Ilustrasi. Medcom.id
Ilustrasi. Medcom.id

Warga Heboh Air PDAM Malang Bau Minyak Tanah

Nasional air bersih pdam air tanah
Daviq Umar Al Faruq • 12 November 2020 17:02
Malang: Warga Kota Malang, Jawa Timur, dihebohkan dengan peristiwa air Perumda Tugu Tirta Kota Malang (sebelumnya bernama PDAM Kota Malang) yang berbau minyak tanah.

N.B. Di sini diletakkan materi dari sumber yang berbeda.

**src/logic/core_pkg.sv**
```systemverilog
// core package: shared word types, datapath select enums and retire record
package core_pkg;

  typedef logic [31:0] word;
  typedef logic [4:0] r;

  // next pc source
  typedef enum logic [1:0] {
    PC_PLUS4,
    PC_BRANCH,
    PC_JAL,
    PC_JALR
  } pc_mux_t;

  typedef enum logic [1:0] {
    ALU,
    MEM,
    PC4
  } wb_data_mux_t;

  typedef enum logic {
    RS1,
    PC
  } alu_a_mux_t;

  typedef enum logic {
    RS2,
    IMM
  } alu_b_mux_t;

  // low eight codes line up with funct3
  typedef enum logic [3:0] {
    ADD    = 4'd0,
    SLL    = 4'd1,
    SLT    = 4'd2,
    SLTU   = 4'd3,
    XOR    = 4'd4,
    SR     = 4'd5,
    OR     = 4'd6,
    AND    = 4'd7,
    PASS_B = 4'd8
  } alu_op_t;

  typedef enum logic [2:0] {
    BEQ  = 3'b000,
    BNE  = 3'b001,
    BLT  = 3'b100,
    BGE  = 3'b101,
    BLTU = 3'b110,
    BGEU = 3'b111
  } branch_t;

  typedef struct packed {
    word pc;
    word next_pc;
    r    rd;
    word wb_value;
  } retire_t;

endpackage
```
**src/logic/alu.sv**
```systemverilog
// alu: add/sub, shifts, compares, logic ops and operand pass-through
`timescale 1ns/1ps

module alu import core_pkg::*; (
  input  word     a,
  input  word     b,
  input  alu_op_t op,
  input  logic    sub_arith,
  output word     result
);

  logic [4:0] shamt;

  assign shamt = b[4:0];

  always_comb begin
    case (op)
      ADD:    result = sub_arith ? a - b : a + b;
      SLL:    result = a << shamt;
      SLT:    result = {31'b0, $signed(a) < $signed(b)};
      SLTU:   result = {31'b0, a < b};
      XOR:    result = a ^ b;
      SR: begin
        if (sub_arith) begin
          result = $signed(a) >>> shamt;
        end else begin
          result = a >> shamt;
        end
      end
      OR:     result = a | b;
      AND:    result = a & b;
      // lui
      PASS_B: result = b;
      default: result = '0;
    endcase
  end

endmodule

```
**config.mk**
```make
export PLATFORM = sky130hd
export DESIGN_NAME = alu
export DESIGN_NICKNAME = d
export VERILOG_FILES = /design/src/logic/core_pkg.sv /design/src/logic/alu.sv
export SDC_FILE = /design/constraint.sdc
export NUM_CORES = 1
export LEC_CHECK = 0
export CAP_MARGIN = 0
export CORE_MARGIN = 2
export CORE_UTILIZATION = 35
export DETAILED_ROUTE_END_ITERATION = 10
export DONT_BUFFER_PORTS = 1
export GPL_TIMING_DRIVEN = 0
export PLACE_DENSITY = 0.54
export SYNTH_ARGS = -nofsm -noshare
export SYNTH_HDL_FRONTEND = slang
export SYNTH_SLANG_ARGS = --single-unit
```
**constraint.sdc**
```tcl
create_clock -name vclk -period 6.1
set_input_delay 1.22 -clock vclk [all_inputs]
set_output_delay 1.22 -clock vclk [all_outputs]
set_load 0.01 [all_outputs]
```
======== Word-level counts from Yosys, hierarchy flattened ========
Index checks and enable logic that the tools add are counted.
word-level totals
  logic and storage cells ................. 22
  input bits .............................. 69
  output and inout port bits .............. 32
  bits in registers ....................... 0
cells by class
  bitwise gates (word level) .............. 3
  multiplexer cells ....................... 3
  $lt $le $gt $ge ......................... 2
  eq/ne operators ......................... 8
  shift-type cells ........................ 3
  $add $sub $neg .......................... 2
  reductions and logical operators ........ 1
operators with widths
  operator              number
  $pmux W32 S9          1
  $lt A32 B32 Y1        2
  $mux W32              2
  $add A32 B32 Y32      1
  $and A32 B32 Y32      1
  $or A32 B32 Y32       1
  $shl A32 B5 Y32       1
  $shr A32 B5 Y32       1
  $sshr A32 B5 Y32      1
  $sub A32 B32 Y32      1
  $xor A32 B32 Y32      1
  $eq A4 B3 Y1 const B  4
  $eq A4 B2 Y1 const B  2
  $eq A4 B1 Y1 const B  1
  $eq A4 B4 Y1 const B  1
  $logic_not A4 Y1      1

======== Logic depth before layout (Yosys ltp) ========
Gate-level depths: netlist (run 1).
  depth after elaboration ................. 3
  gate-level depth with buffers ........... 16
  mapped depth without buffers ............ 12

======== Worst setup path after synthesis (run 1) ========
OpenSTA, ideal clock, no wires.
  path type ............................... input -> output
  start point ............................. input port b[3]
  end point ............................... output port result[29]
  buffers on the path ..................... 4
  data required time ...................... 4880 ps
  data arrival time ....................... 4692 ps
  stages on the path ...................... 15
  slack ................................... 188 ps
  cells stage by stage .................... clkbuf_1 -> clkinv_1 -> clkbuf_1 -> clkbuf_1 -> ha_1 -> buf_2 -> nor3b_1 -> nor3_1 -> a211oi_1 -> a211oi_1 -> o221ai_1 -> o41ai_1 -> o221ai_1 -> mux2i_1 -> nor3_1
between the ends
  word-level cells in the longest chain between the ends .. 3
  elaborated cells between the ends (all ways) .. 8
  those cells by class .................... add/sub (2); shift (3); mux (3)
RTL lines
  element                                   line                  text
  from (decl)                               alu.sv:6              input word b,
  $add A32 B32 Y32 (tied with other cells)  alu.sv:18             ADD: result = sub_arith ? a - b : a + b;
  $mux W32 (on tied branches)               alu.sv:18, alu.sv:24
  $pmux W32 S9 (*)                          alu.sv:17             case (op)
  to (decl)                                 alu.sv:9              output word result
Every way passes the cells marked *; elsewhere a longest branch is shown, timed or not.

======== Worst setup path in the final report (run 1) ========
  start point ............................. input port b[1]
  end point ............................... output port result[30]
Same word-level chain as after synthesis.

Fenomena air berbau minyak tanah ini dirasakan sejumlah warga di beberapa titik, dan sempat ramai diperbincangkan di media sosial.
 
Salah seorang warga Jalan Borobudur, Blimbing, Kota Malang, Yulia Halimatus, mengaku air berbau minyak tanah itu dirasakan keluarganya sejak Rabu, 11 November 2020. Dia mengaku langsung melaporkan fenomena tersebut ke Perumda Tugu Tirta Kota Malang.
 
"Gara-gara bau minyak itu saya hanya pakai air untuk mencuci saja. Kalau untuk minum tidak berani, takut beracun atau bagaimana karena belum ada penjelasan dari PDAM," katanya saat dikonfirmasi, Kamis, 12 November 2020.

Bagaimana tanggapan anda mengenai artikel ini?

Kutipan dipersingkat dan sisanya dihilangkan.